WHAT THE TASK REQUIRES:
Of the records that follow, copy only the lines from the line containing "power_and_ir_drop,irDropWorstVdd,285,uV" to the line containing "u_arb/ptr$_SDFFE_PP0P_ | 5 | 3 |", both included, exactly as written.

Items from a dataset:
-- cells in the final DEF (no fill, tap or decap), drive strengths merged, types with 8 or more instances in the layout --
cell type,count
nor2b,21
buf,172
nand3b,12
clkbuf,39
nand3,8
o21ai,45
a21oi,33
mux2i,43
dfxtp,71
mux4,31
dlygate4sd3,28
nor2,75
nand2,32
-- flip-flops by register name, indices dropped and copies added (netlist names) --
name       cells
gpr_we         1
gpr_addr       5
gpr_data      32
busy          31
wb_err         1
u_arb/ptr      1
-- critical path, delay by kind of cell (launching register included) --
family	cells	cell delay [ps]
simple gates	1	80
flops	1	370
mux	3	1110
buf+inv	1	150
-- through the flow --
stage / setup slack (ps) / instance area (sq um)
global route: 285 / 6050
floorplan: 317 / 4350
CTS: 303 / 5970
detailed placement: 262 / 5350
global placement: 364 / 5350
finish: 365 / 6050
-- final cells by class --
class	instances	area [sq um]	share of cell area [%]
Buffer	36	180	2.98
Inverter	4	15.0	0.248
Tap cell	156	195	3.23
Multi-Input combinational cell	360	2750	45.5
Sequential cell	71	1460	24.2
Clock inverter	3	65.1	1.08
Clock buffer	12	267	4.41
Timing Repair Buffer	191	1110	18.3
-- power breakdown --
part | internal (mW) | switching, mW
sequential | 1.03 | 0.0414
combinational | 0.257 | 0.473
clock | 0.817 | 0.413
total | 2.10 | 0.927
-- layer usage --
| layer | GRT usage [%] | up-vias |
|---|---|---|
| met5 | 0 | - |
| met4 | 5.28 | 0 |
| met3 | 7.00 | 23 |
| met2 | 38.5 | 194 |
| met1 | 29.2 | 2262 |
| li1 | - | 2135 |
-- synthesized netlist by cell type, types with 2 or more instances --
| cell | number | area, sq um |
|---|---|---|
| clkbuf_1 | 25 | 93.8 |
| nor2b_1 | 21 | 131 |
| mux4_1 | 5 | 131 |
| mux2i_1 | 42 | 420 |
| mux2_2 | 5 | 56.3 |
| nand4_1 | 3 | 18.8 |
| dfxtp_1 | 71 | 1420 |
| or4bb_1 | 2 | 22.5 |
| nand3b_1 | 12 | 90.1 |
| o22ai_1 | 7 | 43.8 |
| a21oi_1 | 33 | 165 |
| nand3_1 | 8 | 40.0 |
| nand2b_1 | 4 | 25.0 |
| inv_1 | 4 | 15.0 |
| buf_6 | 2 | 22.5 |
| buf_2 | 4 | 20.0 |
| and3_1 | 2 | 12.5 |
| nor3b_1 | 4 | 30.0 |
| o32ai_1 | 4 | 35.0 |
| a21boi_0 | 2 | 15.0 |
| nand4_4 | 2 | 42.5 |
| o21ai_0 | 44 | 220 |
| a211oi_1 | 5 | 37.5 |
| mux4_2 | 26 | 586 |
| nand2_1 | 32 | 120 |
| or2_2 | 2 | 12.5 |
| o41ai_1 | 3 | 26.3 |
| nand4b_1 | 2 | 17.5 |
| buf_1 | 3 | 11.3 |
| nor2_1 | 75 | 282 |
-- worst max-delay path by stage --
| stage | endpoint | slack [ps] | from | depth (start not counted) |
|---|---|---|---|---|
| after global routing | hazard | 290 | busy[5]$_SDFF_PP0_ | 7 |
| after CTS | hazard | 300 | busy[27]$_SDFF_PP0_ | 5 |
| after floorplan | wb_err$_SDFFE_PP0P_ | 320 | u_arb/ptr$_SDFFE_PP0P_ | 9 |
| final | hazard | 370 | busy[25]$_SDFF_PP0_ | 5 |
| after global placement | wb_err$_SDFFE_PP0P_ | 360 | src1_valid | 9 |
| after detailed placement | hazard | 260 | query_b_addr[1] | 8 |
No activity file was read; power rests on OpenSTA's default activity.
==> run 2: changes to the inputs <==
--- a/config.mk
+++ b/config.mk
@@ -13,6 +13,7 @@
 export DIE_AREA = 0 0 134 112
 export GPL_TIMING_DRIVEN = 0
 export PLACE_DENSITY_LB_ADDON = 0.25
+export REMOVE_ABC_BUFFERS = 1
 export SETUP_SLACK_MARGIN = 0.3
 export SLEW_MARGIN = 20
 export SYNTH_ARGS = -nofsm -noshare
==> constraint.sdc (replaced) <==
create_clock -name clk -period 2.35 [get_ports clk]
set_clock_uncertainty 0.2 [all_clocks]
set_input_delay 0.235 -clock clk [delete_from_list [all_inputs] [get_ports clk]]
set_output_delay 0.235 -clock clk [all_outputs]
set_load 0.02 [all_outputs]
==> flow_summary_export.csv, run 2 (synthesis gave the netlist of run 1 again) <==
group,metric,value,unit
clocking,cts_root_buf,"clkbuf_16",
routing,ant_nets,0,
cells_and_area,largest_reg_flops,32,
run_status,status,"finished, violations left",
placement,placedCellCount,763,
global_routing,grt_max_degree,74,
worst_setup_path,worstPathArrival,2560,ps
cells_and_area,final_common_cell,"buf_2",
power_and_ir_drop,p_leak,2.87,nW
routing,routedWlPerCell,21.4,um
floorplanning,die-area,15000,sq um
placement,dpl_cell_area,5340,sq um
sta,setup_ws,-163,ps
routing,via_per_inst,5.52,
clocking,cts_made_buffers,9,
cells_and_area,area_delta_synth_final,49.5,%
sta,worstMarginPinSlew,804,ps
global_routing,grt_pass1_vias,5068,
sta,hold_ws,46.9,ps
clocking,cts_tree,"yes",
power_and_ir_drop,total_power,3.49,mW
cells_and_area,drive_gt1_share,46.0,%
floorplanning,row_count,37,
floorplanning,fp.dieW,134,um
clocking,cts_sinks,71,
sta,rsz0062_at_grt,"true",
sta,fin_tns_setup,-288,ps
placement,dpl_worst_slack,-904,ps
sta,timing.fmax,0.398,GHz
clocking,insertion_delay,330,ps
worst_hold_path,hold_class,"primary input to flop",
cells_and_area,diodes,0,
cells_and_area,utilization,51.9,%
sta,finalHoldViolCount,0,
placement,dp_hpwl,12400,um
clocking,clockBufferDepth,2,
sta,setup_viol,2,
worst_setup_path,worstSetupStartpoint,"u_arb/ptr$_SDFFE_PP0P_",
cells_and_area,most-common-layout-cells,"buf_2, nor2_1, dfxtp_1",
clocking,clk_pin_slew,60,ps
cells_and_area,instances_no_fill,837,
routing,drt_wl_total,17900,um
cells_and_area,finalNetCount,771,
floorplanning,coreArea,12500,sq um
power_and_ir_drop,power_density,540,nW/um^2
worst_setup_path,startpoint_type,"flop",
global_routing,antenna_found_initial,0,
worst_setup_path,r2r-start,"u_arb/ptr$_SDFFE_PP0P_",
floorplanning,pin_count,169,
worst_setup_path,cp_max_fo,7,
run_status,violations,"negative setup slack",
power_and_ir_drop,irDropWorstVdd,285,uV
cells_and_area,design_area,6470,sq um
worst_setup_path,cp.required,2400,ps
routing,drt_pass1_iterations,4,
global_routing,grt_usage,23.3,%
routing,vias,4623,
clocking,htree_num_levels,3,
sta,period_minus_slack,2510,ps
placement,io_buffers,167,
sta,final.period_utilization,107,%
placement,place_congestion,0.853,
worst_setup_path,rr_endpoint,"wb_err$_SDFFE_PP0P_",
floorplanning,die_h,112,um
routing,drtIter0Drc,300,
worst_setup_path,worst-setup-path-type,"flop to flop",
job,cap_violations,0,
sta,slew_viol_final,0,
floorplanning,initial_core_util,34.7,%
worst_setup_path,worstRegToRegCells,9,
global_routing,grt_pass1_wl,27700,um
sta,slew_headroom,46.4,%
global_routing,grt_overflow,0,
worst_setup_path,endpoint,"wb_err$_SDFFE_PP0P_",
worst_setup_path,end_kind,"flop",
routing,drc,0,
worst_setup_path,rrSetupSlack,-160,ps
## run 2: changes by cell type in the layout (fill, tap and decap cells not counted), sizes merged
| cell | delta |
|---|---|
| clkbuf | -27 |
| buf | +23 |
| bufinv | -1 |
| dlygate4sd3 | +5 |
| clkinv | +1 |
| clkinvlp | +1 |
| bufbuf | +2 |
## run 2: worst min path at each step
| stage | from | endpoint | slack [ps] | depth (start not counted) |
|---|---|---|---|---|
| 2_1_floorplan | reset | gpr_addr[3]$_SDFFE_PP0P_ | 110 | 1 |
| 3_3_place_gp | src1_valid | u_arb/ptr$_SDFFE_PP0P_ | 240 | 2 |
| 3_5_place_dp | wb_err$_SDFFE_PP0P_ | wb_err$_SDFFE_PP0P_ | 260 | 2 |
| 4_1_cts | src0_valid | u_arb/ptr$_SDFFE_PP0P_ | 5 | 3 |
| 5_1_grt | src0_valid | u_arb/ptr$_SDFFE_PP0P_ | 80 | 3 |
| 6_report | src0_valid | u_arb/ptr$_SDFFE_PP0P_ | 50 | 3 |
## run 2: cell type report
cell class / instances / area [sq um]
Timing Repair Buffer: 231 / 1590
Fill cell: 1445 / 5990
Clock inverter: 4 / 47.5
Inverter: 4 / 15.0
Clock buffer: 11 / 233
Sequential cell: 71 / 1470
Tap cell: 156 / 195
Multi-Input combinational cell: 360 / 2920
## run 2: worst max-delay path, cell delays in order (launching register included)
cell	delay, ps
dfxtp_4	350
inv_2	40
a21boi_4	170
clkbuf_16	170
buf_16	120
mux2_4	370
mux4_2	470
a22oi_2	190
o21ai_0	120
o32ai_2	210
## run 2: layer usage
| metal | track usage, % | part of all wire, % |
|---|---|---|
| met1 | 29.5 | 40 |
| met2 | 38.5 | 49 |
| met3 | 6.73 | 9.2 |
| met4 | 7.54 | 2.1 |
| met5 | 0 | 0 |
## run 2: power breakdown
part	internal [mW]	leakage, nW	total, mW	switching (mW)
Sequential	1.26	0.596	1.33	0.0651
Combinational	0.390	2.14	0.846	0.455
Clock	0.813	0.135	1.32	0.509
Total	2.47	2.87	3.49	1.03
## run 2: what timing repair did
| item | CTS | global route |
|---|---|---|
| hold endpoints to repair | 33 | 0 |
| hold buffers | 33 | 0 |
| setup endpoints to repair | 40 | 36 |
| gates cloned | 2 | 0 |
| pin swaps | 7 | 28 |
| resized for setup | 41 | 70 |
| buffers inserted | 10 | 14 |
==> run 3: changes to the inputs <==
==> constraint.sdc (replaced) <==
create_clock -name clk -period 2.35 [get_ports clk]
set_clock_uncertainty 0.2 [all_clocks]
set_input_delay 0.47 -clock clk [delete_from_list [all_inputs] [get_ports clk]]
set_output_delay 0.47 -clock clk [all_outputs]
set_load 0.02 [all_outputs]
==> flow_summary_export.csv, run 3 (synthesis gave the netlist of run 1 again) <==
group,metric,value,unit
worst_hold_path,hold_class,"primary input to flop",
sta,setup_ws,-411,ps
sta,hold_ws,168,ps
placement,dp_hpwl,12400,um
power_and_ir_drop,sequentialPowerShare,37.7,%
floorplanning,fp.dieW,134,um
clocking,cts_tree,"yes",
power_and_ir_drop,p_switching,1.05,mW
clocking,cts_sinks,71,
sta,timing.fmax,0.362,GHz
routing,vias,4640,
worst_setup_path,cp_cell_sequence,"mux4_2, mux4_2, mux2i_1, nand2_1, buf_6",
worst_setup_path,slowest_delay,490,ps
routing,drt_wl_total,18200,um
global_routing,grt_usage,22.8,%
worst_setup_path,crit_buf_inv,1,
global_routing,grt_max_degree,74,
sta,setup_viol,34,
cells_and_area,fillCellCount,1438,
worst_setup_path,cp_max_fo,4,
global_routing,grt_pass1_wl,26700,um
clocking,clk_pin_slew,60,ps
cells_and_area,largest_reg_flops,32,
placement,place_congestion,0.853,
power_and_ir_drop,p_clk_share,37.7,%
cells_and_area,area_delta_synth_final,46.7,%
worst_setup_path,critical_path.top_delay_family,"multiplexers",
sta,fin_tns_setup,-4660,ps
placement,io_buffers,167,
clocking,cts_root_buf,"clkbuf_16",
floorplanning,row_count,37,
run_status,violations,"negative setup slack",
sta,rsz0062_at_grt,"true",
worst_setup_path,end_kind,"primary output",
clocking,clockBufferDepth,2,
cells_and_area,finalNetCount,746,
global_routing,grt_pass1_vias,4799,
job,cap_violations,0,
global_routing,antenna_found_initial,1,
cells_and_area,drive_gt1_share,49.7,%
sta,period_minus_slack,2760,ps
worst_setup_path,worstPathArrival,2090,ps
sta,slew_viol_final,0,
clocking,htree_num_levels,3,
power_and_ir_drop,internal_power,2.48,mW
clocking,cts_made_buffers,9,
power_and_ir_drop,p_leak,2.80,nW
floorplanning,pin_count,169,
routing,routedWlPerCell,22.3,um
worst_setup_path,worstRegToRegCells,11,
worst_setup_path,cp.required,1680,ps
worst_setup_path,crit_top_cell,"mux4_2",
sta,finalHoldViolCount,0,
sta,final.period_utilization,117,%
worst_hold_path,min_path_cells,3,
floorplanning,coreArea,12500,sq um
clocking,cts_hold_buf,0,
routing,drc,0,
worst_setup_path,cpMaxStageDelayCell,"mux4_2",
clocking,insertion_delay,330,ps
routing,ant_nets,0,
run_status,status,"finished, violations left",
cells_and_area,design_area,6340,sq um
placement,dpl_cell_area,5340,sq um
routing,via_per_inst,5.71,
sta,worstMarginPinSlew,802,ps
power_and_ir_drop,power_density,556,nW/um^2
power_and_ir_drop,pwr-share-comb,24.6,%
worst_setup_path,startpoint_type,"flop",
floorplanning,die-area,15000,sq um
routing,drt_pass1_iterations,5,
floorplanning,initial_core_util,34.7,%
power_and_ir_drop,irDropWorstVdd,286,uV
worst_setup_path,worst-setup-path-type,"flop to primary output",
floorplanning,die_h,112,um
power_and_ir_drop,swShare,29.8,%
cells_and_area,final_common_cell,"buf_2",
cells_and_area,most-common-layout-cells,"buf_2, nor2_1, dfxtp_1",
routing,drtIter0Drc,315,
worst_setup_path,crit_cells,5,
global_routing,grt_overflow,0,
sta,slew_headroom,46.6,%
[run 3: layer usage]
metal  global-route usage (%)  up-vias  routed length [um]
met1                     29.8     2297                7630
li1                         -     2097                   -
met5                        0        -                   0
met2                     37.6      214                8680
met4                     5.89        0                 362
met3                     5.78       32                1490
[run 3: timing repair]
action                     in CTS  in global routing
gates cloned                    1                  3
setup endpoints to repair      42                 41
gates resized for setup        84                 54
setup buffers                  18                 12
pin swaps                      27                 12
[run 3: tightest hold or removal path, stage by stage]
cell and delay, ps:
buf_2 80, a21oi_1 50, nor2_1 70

RESULT OF THE TASK:
power_and_ir_drop,irDropWorstVdd,285,uV
cells_and_area,design_area,6470,sq um
worst_setup_path,cp.required,2400,ps
routing,drt_pass1_iterations,4,
global_routing,grt_usage,23.3,%
routing,vias,4623,
clocking,htree_num_levels,3,
sta,period_minus_slack,2510,ps
placement,io_buffers,167,
sta,final.period_utilization,107,%
placement,place_congestion,0.853,
worst_setup_path,rr_endpoint,"wb_err$_SDFFE_PP0P_",
floorplanning,die_h,112,um
routing,drtIter0Drc,300,
worst_setup_path,worst-setup-path-type,"flop to flop",
job,cap_violations,0,
sta,slew_viol_final,0,
floorplanning,initial_core_util,34.7,%
worst_setup_path,worstRegToRegCells,9,
global_routing,grt_pass1_wl,27700,um
sta,slew_headroom,46.4,%
global_routing,grt_overflow,0,
worst_setup_path,endpoint,"wb_err$_SDFFE_PP0P_",
worst_setup_path,end_kind,"flop",
routing,drc,0,
worst_setup_path,rrSetupSlack,-160,ps
## run 2: changes by cell type in the layout (fill, tap and decap cells not counted), sizes merged
| cell | delta |
|---|---|
| clkbuf | -27 |
| buf | +23 |
| bufinv | -1 |
| dlygate4sd3 | +5 |
| clkinv | +1 |
| clkinvlp | +1 |
| bufbuf | +2 |
## run 2: worst min path at each step
| stage | from | endpoint | slack [ps] | depth (start not counted) |
|---|---|---|---|---|
| 2_1_floorplan | reset | gpr_addr[3]$_SDFFE_PP0P_ | 110 | 1 |
| 3_3_place_gp | src1_valid | u_arb/ptr$_SDFFE_PP0P_ | 240 | 2 |
| 3_5_place_dp | wb_err$_SDFFE_PP0P_ | wb_err$_SDFFE_PP0P_ | 260 | 2 |
| 4_1_cts | src0_valid | u_arb/ptr$_SDFFE_PP0P_ | 5 | 3 |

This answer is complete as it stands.